А потом посреди георгианских дверей солиситоров, землемеров и разнообразных обществ внезапно возникла она: вывеска «Ланселот Гэт, издатель».
Я потянула за холодную медную ручку, но дверь была заперта. Я немного подергала, но ничего не изменилось. Света в окнах не было.
Я осмотрелась по сторонам. Если не считать моих собственных отпечатков на свежем, неубранном снегу, других следов почти не было. Рабочий день еще не начался. Придется подождать.
Я подула на сложенные лодочкой ладони, издав глухой звук, напоминающий уханье совы. Я уехала из дому без перчаток и уже начала жалеть об этом.
Такое впечатление, что температура стремительно снижается. Сейчас явно холоднее, чем было на вокзале.
Я пребывала в раздумьях о моих дальнейших действиях, когда из-за угла появился мужчина в пальто с пелериной. Несмотря на снегопад, он нес сложенный зонтик. В его руках также была свернутая в трубочку газета.
Он радушно кивнул, доставая ключи.
— Мистер Гэт? — предположила я.
Мужчина изумленно нахмурился, но потом медленно и широко улыбнулся.
— Господи, нет. Мистер Гэт, как и Джейкоб Марли, мертв уже семь лет. На самом деле шесть, но цифра семь арифметически куда приятнее, не так ли?
Должно быть, на моем лице отобразилось уныние.

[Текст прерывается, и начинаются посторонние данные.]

<file path="config.mk">
export PLATFORM = sky130hd
export DESIGN_NAME = muldiv_ctrl
export DESIGN_NICKNAME = d
export VERILOG_FILES = /design/src/rtl/muldiv_pkg.sv /design/src/rtl/muldiv_special_detect.sv /design/src/rtl/muldiv_ctrl.sv
export SDC_FILE = /design/constraint.sdc
export NUM_CORES = 1
export LEC_CHECK = 0
export BUFFER_PORTS_ARGS = -buffer_cell sky130_fd_sc_hd__buf_2
export CAP_MARGIN = 20
export CORE_UTILIZATION = 55
export CTS_BUF_LIST = sky130_fd_sc_hd__clkbuf_16
export DETAILED_ROUTE_END_ITERATION = 7
export GPL_TIMING_DRIVEN = 0
export PLACE_DENSITY_LB_ADDON = 0.3
export SLEW_MARGIN = 5
export SYNTH_ARGS = -nofsm -noshare
export SYNTH_HDL_FRONTEND = slang
export SYNTH_SLANG_ARGS = --single-unit
</file>
<file path="constraint.sdc">
create_clock -name clk -period 6.95 [get_ports clk]
set_input_delay 0.3475 -clock clk [delete_from_list [all_inputs] [get_ports clk]]
set_output_delay 0.3475 -clock clk [all_outputs]
set_load 0.05 [all_outputs]
</file>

— Неважно, — продолжил он. — Несмотря на безвременную кончину мистера Гэта, его безутешные наследники продолжают крутить ту же шарманку, тянуть ту же лямку. Чем я могу помочь? Хотя погоди-ка. Вместо того чтобы замерзнуть до смерти на крыльце, я предлагаю хлебнуть чайку у меня в кабинете. Тебе знакомо слово «хлебнуть»? Это американизм. В прошлом году я вычитал его в книге о рыбалке на мушку в Колорадо. Слишком хорошее словечко, чтобы не ввести его в обиход, как ты считаешь?
— Да, — выдавила я.
— Входи, входи, — пригласил он, толкая разбухшую от влаги дверь плечом.
Внутри мы отряхнули снег с ног на древнем джутовом коврике, и я пошла следом за мужчиной на второй этаж. Его офис напоминал пещеру, вырезанную в скале из книг. От пола до потолка, от стены к стене — повсюду были угрожающие обвалиться стопки книг. Любая доступная поверхность служила основанием для шаткого книжного сооружения, и эти горы напомнили мне Пизанскую башню или огромные термитники в Эфиопии, виденные на фотографиях.

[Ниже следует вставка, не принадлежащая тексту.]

<file path="src/rtl/matrix_add_scheduler_if.sv">
// Bundle of requester and engine signals shared by matrix_add_scheduler and its environment.
// Handshake: a requester holds req high until it sees its ack bit, gnt is held for the whole
// operation, eng_start is a 1-cycle pulse, and eng_done is only honoured while the scheduler waits.
interface matrix_add_scheduler_if #(
  parameter int NUM_REQ = 4,
  parameter int SEL_W   = $clog2(NUM_REQ)
);
  logic [NUM_REQ-1:0] req;
  logic [NUM_REQ-1:0] gnt;
  logic [NUM_REQ-1:0] ack;
  logic               err;
  logic               eng_start;
  logic               eng_done;
  logic [SEL_W-1:0]   eng_sel;
  logic               busy;
  logic [7:0]         err_count;

  modport master (
    output req, eng_done,
    input  gnt, ack, err, eng_start, eng_sel, busy, err_count
  );

  modport slave (
    input  req, eng_done,
    output gnt, ack, err, eng_start, eng_sel, busy, err_count
  );
endinterface

</file>
<file path="src/rtl/matrix_add_scheduler.sv">
// Round-robin scheduler sharing one 4x4 matrix-add engine among NUM_REQ requesters,
// with a watchdog on the engine completion and a saturating timeout counter.
module matrix_add_scheduler #(
  parameter int NUM_REQ        = 4,
  parameter int TIMEOUT_CYCLES = 64,
  parameter int SEL_W          = $clog2(NUM_REQ)
) (
  input  logic                  clk,
  input  logic                  rst,
  matrix_add_scheduler_if.slave bus,
  output logic [1:0]            state_o
);

  typedef enum logic [1:0] {S_IDLE, S_LAUNCH, S_WAIT, S_DONE} state_t;

  localparam int               TW     = $clog2(TIMEOUT_CYCLES);
  localparam logic [TW-1:0]    TMAX   = TW'(TIMEOUT_CYCLES - 1);
  localparam logic [SEL_W:0]   NREQ_W = (SEL_W + 1)'(NUM_REQ);

  state_t             state_q;
  logic [SEL_W-1:0]   last_q;
  logic [SEL_W-1:0]   sel_q;
  logic [NUM_REQ-1:0] gnt_q;
  logic [NUM_REQ-1:0] ack_q;
  logic               err_q;
  logic               start_q;
  logic               busy_q;
  logic [7:0]         err_count_q;
  logic [TW-1:0]      timer_q;

  logic               win_found;
  logic [SEL_W-1:0]   win_idx;
  logic [SEL_W:0]     cand;

  // Scan last+1 .. last+NUM_REQ (mod NUM_REQ); the first set req bit wins.
  always_comb begin
    win_found = 1'b0;
    win_idx   = '0;
    cand      = '0;
    for (int i = 1; i <= NUM_REQ; i++) begin
      cand = {1'b0, last_q} + (SEL_W + 1)'(i);
      if (cand >= NREQ_W) cand = cand - NREQ_W;
      if (!win_found && bus.req[cand[SEL_W-1:0]]) begin
        win_found = 1'b1;
        win_idx   = cand[SEL_W-1:0];
      end
    end
  end

  always_ff @(posedge clk or posedge rst) begin
    if (rst) begin
      state_q     <= S_IDLE;
      last_q      <= SEL_W'(NUM_REQ - 1);
      sel_q       <= '0;
      gnt_q       <= '0;
      ack_q       <= '0;
      err_q       <= 1'b0;
      start_q     <= 1'b0;
      busy_q      <= 1'b0;
      err_count_q <= '0;
      timer_q     <= '0;
    end else begin
      start_q <= 1'b0;
      ack_q   <= '0;
      err_q   <= 1'b0;
      case (state_q)
        S_IDLE: begin
          if (win_found) begin
            state_q <= S_LAUNCH;
            gnt_q   <= NUM_REQ'(1) << win_idx;
            sel_q   <= win_idx;
            start_q <= 1'b1;
            busy_q  <= 1'b1;
          end
        end
        S_LAUNCH: begin
          state_q <= S_WAIT;
          timer_q <= '0;
        end
        S_WAIT: begin
          // A done arriving in the last watchdog cycle still counts as a normal completion.
          if (bus.eng_done) begin
            state_q <= S_DONE;
            ack_q   <= gnt_q;
            last_q  <= sel_q;
          end else if (timer_q == TMAX) begin
            state_q <= S_DONE;
            ack_q   <= gnt_q;
            err_q   <= 1'b1;
            last_q  <= sel_q;
            if (err_count_q != 8'hFF) err_count_q <= err_count_q + 8'd1;
          end else begin
            timer_q <= timer_q + TW'(1);
          end
        end
        S_DONE: begin
          state_q <= S_IDLE;
          gnt_q   <= '0;
          busy_q  <= 1'b0;
        end
        default: state_q <= S_IDLE;
      endcase
    end
  end

  assign bus.gnt       = gnt_q;
  assign bus.ack       = ack_q;
  assign bus.err       = err_q;
  assign bus.eng_start = start_q;
  assign bus.eng_sel   = sel_q;
  assign bus.busy      = busy_q;
  assign bus.err_count = err_count_q;
  assign state_o       = state_q;

endmodule

</file>
<file path="src/flat_wrapper.sv">
// flat-port wrapper written by rule: the top's interface ports become plain ports
module matrix_add_scheduler_flat 
#(
  parameter int NUM_REQ        = 4,
  parameter int TIMEOUT_CYCLES = 64,
  parameter int SEL_W          = $clog2(NUM_REQ)
)
  (clk, rst, state_o, bus_req, bus_eng_done, bus_gnt, bus_ack, bus_err, bus_eng_start, bus_eng_sel, bus_busy, bus_err_count);
  matrix_add_scheduler_if #(.NUM_REQ(NUM_REQ), .SEL_W(SEL_W)) bus_i ();
  input  logic clk;
  input  logic rst;
  output logic [1:0] state_o;
  input wire logic [$bits(bus_i.req)-1:0] bus_req;
  input wire logic [$bits(bus_i.eng_done)-1:0] bus_eng_done;
  output wire logic [$bits(bus_i.gnt)-1:0] bus_gnt;
  output wire logic [$bits(bus_i.ack)-1:0] bus_ack;
  output wire logic [$bits(bus_i.err)-1:0] bus_err;
  output wire logic [$bits(bus_i.eng_start)-1:0] bus_eng_start;
  output wire logic [$bits(bus_i.eng_sel)-1:0] bus_eng_sel;
  output wire logic [$bits(bus_i.busy)-1:0] bus_busy;
  output wire logic [$bits(bus_i.err_count)-1:0] bus_err_count;
  assign bus_i.req = bus_req;
  assign bus_i.eng_done = bus_eng_done;
  assign bus_gnt = bus_i.gnt;
  assign bus_ack = bus_i.ack;
  assign bus_err = bus_i.err;
  assign bus_eng_start = bus_i.eng_start;
  assign bus_eng_sel = bus_i.eng_sel;
  assign bus_busy = bus_i.busy;
  assign bus_err_count = bus_i.err_count;
  matrix_add_scheduler #(.NUM_REQ(NUM_REQ), .TIMEOUT_CYCLES(TIMEOUT_CYCLES), .SEL_W(SEL_W)) u_core (.clk(clk), .rst(rst), .bus(bus_i), .state_o(state_o));
endmodule
</file>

— Присаживайся, — пригласил он, принимая мое пальто и убирая стопку книг с кресла, которое, судя по виду, было чиппендейловским. — Итак, меня зовут Фрэнк Борли. Чем могу быть полезен, мисс…?
— Де Люс, — представилась я, устроившись в кресле. — Флавия де Люс. Я провожу исследование о жизни одного из ваших покойных работодателей. — Поскольку я не знала фамилии, мне пришлось выкручиваться. Я подалась вперед, понизила голос и с заговорщицким видом добавила: — Несколько лет назад она утонула, ныряя в Средиземном море.
— Господи! — воскликнул он. — Луиза Конгрив?
Это был вопрос, но не вопросительный. Я выдержала паузу.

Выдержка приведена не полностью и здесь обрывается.